(INSTRUCTIONS TO FOLLOW) In the records below, find the line containing "# OpenROAD 26Q1-2900-gdf79404cd8, Yosys" and retype it and every line after it exactly, adding nothing.

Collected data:
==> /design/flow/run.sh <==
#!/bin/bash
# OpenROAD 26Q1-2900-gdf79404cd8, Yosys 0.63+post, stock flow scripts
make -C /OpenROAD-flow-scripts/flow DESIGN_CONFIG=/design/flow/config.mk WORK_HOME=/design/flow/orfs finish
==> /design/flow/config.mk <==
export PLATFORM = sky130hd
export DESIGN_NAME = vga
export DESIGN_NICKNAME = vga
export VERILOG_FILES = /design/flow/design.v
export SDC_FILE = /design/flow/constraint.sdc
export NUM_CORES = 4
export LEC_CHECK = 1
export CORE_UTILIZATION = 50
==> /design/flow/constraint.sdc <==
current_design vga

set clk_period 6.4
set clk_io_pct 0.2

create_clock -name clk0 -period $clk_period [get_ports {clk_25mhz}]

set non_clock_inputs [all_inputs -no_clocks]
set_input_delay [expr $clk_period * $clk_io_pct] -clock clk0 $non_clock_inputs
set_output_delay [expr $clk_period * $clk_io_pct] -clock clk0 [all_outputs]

(RESULT FOR THIS TASK)
# OpenROAD 26Q1-2900-gdf79404cd8, Yosys 0.63+post, stock flow scripts
make -C /OpenROAD-flow-scripts/flow DESIGN_CONFIG=/design/flow/config.mk WORK_HOME=/design/flow/orfs finish
==> /design/flow/config.mk <==
export PLATFORM = sky130hd
export DESIGN_NAME = vga
export DESIGN_NICKNAME = vga
export VERILOG_FILES = /design/flow/design.v
export SDC_FILE = /design/flow/constraint.sdc
export NUM_CORES = 4
export LEC_CHECK = 1
export CORE_UTILIZATION = 50
==> /design/flow/constraint.sdc <==
current_design vga

set clk_period 6.4
set clk_io_pct 0.2

create_clock -name clk0 -period $clk_period [get_ports {clk_25mhz}]

set non_clock_inputs [all_inputs -no_clocks]
set_input_delay [expr $clk_period * $clk_io_pct] -clock clk0 $non_clock_inputs
set_output_delay [expr $clk_period * $clk_io_pct] -clock clk0 [all_outputs]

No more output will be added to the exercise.